Saved data entries:
*** Block opens ***

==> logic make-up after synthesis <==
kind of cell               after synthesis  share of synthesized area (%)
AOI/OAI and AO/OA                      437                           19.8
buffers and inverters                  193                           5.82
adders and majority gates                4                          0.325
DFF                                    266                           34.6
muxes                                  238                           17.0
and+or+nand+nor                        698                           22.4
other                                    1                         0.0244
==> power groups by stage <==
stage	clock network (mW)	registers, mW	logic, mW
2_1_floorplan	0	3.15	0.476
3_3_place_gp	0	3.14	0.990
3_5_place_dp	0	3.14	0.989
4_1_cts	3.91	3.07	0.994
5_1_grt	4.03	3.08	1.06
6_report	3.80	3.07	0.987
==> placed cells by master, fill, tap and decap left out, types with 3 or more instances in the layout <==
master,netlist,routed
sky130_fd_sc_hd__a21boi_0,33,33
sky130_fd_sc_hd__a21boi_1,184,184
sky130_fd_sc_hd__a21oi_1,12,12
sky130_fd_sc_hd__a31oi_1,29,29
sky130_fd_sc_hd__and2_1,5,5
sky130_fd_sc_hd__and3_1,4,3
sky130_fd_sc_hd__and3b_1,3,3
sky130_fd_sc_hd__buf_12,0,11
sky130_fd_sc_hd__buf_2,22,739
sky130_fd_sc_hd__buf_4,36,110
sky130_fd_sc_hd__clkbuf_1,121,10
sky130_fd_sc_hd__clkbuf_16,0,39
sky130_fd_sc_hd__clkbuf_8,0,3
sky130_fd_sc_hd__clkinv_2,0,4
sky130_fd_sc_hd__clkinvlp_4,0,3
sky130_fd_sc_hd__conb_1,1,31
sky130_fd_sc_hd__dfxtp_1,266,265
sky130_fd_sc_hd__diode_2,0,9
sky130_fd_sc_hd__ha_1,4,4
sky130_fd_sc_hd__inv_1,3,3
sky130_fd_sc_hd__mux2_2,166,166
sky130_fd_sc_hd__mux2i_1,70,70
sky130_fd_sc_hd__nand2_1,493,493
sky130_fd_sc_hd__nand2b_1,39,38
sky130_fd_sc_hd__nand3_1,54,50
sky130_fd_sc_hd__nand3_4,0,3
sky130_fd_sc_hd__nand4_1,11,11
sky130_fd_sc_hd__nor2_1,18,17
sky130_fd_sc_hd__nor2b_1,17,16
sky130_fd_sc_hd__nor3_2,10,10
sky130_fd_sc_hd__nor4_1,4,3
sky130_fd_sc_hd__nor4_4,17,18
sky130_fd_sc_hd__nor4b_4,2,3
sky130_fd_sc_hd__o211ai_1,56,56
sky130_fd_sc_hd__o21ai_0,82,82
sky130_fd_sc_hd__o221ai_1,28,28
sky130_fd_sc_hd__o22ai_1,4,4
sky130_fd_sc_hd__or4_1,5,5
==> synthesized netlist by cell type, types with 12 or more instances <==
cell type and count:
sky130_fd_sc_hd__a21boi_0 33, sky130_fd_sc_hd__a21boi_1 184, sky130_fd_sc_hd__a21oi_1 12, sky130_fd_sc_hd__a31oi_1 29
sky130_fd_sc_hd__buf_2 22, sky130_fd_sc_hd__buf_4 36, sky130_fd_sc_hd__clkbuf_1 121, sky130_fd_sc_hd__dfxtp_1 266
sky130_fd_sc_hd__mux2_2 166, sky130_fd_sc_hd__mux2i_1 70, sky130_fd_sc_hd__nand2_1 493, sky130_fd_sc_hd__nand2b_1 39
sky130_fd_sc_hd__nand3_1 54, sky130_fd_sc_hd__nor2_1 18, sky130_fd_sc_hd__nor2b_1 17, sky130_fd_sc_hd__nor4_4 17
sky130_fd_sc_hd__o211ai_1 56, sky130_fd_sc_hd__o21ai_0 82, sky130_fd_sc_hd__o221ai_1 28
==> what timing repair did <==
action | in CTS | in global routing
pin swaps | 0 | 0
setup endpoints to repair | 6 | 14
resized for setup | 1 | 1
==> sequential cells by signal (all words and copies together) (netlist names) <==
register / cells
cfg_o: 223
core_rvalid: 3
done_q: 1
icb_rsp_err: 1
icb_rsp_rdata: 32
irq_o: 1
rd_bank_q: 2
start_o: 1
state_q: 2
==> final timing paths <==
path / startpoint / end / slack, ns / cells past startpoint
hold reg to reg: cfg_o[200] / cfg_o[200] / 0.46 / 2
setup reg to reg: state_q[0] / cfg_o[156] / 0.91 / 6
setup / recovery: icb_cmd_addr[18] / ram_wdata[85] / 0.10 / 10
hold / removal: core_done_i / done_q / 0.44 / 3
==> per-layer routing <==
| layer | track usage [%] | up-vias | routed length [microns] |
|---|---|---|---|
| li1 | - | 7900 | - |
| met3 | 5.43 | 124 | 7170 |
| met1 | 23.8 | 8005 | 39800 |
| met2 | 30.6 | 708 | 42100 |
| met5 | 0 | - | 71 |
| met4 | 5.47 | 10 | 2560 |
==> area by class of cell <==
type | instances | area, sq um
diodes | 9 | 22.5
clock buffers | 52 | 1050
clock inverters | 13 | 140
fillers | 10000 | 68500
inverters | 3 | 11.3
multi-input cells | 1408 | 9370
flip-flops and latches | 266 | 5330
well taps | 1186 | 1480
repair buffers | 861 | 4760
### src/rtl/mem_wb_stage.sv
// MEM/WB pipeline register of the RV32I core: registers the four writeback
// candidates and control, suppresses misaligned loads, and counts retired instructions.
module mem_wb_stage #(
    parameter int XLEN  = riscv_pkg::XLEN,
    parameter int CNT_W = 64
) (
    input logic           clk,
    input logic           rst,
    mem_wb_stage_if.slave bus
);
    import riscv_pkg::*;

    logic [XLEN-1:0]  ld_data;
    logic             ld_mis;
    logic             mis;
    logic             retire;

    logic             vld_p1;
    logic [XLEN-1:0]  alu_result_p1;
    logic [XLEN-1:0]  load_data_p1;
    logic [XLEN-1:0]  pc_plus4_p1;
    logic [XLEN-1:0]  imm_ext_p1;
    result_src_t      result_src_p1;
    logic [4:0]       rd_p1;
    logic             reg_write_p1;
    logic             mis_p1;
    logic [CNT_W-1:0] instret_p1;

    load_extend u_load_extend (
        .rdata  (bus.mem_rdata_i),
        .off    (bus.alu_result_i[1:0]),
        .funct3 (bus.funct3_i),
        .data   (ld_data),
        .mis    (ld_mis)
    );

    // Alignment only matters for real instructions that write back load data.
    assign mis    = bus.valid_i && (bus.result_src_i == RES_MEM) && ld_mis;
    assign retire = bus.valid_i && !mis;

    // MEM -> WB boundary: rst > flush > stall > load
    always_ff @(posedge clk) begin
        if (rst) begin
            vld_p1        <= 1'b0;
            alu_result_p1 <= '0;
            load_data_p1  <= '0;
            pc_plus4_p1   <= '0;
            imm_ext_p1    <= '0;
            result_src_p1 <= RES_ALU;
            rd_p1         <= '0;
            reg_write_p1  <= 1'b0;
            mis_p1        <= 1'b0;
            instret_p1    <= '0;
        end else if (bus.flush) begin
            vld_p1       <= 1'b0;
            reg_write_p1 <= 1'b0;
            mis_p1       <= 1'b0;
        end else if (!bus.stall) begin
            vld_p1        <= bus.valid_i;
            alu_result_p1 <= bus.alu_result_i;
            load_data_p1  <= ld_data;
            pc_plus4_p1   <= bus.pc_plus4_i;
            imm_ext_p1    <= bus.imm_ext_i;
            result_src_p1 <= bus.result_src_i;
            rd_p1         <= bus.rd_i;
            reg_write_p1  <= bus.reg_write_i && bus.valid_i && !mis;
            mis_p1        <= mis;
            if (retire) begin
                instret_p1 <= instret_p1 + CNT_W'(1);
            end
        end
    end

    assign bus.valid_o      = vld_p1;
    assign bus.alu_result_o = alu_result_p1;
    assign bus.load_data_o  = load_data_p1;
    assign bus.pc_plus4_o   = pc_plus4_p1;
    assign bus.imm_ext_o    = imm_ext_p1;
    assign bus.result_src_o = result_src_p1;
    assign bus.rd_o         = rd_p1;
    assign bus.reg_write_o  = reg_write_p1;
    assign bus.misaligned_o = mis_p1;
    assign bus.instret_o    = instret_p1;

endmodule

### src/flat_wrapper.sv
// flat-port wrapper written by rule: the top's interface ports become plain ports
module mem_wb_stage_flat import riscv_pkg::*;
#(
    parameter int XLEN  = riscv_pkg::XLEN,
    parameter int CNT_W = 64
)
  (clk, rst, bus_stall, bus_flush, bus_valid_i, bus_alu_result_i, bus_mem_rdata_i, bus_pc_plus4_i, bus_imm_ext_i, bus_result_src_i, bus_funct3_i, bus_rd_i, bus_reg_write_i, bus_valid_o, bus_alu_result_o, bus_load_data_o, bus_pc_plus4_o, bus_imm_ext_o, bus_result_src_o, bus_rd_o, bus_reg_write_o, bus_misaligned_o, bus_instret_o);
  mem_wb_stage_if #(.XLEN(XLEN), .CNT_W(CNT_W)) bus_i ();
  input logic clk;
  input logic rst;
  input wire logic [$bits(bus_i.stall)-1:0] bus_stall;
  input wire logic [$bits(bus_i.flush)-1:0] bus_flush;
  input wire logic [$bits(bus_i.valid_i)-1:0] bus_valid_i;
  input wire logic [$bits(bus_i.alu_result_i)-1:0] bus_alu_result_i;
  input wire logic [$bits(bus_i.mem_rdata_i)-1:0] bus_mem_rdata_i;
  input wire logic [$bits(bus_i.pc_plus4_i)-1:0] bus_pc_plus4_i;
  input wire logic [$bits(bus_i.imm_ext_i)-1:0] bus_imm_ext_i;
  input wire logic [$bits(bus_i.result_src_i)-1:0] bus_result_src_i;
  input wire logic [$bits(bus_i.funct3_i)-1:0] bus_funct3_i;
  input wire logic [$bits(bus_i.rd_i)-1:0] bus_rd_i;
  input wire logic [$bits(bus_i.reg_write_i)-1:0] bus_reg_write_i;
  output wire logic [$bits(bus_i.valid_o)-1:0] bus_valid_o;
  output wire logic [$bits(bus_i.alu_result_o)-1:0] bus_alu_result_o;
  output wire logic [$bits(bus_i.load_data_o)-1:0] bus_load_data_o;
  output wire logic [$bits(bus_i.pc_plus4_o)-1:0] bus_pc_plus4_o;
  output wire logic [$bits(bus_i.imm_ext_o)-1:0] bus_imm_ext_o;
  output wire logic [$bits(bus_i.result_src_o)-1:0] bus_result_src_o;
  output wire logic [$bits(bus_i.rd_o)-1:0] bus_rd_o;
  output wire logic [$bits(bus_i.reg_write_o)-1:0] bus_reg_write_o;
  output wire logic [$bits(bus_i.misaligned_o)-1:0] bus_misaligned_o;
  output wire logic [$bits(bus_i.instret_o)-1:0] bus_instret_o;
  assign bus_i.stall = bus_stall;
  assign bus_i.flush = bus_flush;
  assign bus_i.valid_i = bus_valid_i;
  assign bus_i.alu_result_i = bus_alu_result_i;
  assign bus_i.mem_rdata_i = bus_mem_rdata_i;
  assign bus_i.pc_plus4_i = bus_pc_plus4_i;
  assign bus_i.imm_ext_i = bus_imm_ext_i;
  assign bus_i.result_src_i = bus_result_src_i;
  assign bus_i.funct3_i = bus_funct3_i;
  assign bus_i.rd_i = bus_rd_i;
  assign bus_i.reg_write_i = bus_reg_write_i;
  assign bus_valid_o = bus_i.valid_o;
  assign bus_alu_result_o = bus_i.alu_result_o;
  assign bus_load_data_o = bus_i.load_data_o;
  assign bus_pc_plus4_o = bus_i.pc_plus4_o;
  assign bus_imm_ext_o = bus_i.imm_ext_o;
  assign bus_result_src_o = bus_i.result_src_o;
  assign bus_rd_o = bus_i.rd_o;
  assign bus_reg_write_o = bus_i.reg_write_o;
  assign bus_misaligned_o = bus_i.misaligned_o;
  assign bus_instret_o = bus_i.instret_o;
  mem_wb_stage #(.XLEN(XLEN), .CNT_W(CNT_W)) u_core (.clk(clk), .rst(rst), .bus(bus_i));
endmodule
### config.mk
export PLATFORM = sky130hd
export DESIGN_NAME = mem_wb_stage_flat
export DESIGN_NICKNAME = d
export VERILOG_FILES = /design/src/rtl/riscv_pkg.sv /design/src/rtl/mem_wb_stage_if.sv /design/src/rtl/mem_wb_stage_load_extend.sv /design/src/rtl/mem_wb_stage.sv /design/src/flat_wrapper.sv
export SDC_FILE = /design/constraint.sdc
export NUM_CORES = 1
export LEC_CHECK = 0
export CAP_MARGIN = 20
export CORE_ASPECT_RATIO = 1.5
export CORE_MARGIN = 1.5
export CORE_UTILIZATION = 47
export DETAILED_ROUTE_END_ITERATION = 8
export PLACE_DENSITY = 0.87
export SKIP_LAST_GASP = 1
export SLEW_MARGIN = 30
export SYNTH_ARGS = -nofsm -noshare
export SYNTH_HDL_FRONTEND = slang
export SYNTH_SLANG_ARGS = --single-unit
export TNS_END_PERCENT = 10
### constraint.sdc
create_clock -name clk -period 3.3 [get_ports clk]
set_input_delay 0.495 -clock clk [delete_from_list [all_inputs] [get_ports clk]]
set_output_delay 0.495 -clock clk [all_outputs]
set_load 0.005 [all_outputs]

*** Block closes ***

GOAL OF THE EXERCISE:
Report each line of the data in which "area" occurs.

TASK RESULT:
kind of cell               after synthesis  share of synthesized area (%)
==> area by class of cell <==
type | instances | area, sq um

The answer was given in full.